Exercise prompt: Nothing but the lines from the one with "cells in the" down to the one with "275 | 2.69 |" should be returned, exactly and with both ends included, from the material below.

*** Exercise data ***

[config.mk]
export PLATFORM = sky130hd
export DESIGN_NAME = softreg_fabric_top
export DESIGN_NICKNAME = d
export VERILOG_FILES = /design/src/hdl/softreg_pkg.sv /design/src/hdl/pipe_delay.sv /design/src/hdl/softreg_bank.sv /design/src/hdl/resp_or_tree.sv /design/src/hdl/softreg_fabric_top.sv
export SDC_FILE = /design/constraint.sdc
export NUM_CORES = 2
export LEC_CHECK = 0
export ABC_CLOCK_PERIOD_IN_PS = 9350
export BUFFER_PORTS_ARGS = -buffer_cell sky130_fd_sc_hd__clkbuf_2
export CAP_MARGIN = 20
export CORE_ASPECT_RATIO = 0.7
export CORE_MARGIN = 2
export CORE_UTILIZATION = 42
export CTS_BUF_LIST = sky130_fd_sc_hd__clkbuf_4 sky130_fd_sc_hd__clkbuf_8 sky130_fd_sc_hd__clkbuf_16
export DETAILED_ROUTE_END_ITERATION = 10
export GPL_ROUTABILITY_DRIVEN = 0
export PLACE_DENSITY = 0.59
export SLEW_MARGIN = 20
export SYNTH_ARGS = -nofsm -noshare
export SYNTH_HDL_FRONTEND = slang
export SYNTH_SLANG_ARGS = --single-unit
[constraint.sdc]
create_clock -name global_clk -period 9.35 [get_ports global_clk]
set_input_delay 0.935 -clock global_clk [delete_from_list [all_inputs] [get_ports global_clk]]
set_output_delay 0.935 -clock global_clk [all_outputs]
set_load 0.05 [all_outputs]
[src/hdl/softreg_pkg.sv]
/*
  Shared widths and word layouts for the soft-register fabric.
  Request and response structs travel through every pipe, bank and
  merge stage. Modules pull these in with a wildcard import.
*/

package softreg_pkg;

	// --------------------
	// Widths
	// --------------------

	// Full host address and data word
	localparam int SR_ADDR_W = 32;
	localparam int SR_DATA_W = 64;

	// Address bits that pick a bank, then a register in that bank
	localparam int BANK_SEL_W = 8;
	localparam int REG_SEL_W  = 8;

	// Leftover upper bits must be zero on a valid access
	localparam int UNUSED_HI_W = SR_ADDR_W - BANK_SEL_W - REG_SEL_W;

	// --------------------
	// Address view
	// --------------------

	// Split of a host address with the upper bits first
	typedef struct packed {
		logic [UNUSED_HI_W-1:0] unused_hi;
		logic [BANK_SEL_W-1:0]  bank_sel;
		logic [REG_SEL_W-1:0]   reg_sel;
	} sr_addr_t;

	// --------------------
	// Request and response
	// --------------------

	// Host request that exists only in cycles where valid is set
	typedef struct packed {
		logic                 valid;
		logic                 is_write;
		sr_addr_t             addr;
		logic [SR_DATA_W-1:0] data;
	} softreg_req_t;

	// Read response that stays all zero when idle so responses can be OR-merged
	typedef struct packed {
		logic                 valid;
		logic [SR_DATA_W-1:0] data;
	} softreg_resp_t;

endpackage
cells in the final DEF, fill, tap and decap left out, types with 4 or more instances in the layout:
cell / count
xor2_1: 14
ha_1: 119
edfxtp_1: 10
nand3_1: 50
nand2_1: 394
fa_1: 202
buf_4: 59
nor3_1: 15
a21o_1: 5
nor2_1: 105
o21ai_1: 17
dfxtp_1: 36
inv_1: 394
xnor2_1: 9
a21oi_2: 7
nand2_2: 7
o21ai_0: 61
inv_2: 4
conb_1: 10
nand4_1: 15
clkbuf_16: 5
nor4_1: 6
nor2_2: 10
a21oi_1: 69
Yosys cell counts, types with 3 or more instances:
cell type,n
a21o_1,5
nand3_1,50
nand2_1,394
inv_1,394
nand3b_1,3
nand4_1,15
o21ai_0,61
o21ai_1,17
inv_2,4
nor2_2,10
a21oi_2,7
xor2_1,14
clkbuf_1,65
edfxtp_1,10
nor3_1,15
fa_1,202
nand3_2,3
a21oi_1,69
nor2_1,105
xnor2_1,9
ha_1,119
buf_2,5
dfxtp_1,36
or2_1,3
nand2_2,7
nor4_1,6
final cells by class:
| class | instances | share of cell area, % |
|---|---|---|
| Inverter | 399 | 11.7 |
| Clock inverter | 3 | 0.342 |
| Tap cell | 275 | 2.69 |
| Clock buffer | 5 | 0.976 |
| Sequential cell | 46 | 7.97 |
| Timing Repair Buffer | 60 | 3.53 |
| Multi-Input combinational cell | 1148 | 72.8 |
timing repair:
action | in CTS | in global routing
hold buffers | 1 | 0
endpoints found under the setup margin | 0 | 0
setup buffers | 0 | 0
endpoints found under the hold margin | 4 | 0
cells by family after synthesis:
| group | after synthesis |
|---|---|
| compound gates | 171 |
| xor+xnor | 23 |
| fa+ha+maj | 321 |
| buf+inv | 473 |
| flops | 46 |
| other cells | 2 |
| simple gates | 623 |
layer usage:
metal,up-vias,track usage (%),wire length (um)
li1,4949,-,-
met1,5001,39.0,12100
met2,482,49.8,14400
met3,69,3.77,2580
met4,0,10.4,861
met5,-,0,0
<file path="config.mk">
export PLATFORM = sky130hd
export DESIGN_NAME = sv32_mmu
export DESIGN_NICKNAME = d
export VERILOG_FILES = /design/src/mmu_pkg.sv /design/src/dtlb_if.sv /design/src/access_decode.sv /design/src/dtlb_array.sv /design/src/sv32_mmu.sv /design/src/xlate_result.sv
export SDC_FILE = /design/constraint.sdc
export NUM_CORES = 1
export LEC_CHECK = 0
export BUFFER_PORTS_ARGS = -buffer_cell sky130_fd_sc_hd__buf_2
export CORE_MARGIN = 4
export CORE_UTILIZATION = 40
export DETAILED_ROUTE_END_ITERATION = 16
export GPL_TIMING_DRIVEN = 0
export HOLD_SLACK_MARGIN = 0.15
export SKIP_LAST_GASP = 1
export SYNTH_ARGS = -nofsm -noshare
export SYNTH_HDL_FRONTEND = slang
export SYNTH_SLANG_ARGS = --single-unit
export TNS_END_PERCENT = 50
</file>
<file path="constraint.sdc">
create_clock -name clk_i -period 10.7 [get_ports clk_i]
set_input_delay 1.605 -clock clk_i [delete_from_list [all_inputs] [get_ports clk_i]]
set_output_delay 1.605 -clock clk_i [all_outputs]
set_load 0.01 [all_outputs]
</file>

*** End of Exercise data ***

Answer for this exercise:
cells in the final DEF, fill, tap and decap left out, types with 4 or more instances in the layout:
cell / count
xor2_1: 14
ha_1: 119
edfxtp_1: 10
nand3_1: 50
nand2_1: 394
fa_1: 202
buf_4: 59
nor3_1: 15
a21o_1: 5
nor2_1: 105
o21ai_1: 17
dfxtp_1: 36
inv_1: 394
xnor2_1: 9
a21oi_2: 7
nand2_2: 7
o21ai_0: 61
inv_2: 4
conb_1: 10
nand4_1: 15
clkbuf_16: 5
nor4_1: 6
nor2_2: 10
a21oi_1: 69
Yosys cell counts, types with 3 or more instances:
cell type,n
a21o_1,5
nand3_1,50
nand2_1,394
inv_1,394
nand3b_1,3
nand4_1,15
o21ai_0,61
o21ai_1,17
inv_2,4
nor2_2,10
a21oi_2,7
xor2_1,14
clkbuf_1,65
edfxtp_1,10
nor3_1,15
fa_1,202
nand3_2,3
a21oi_1,69
nor2_1,105
xnor2_1,9
ha_1,119
buf_2,5
dfxtp_1,36
or2_1,3
nand2_2,7
nor4_1,6
final cells by class:
| class | instances | share of cell area, % |
|---|---|---|
| Inverter | 399 | 11.7 |
| Clock inverter | 3 | 0.342 |
| Tap cell | 275 | 2.69 |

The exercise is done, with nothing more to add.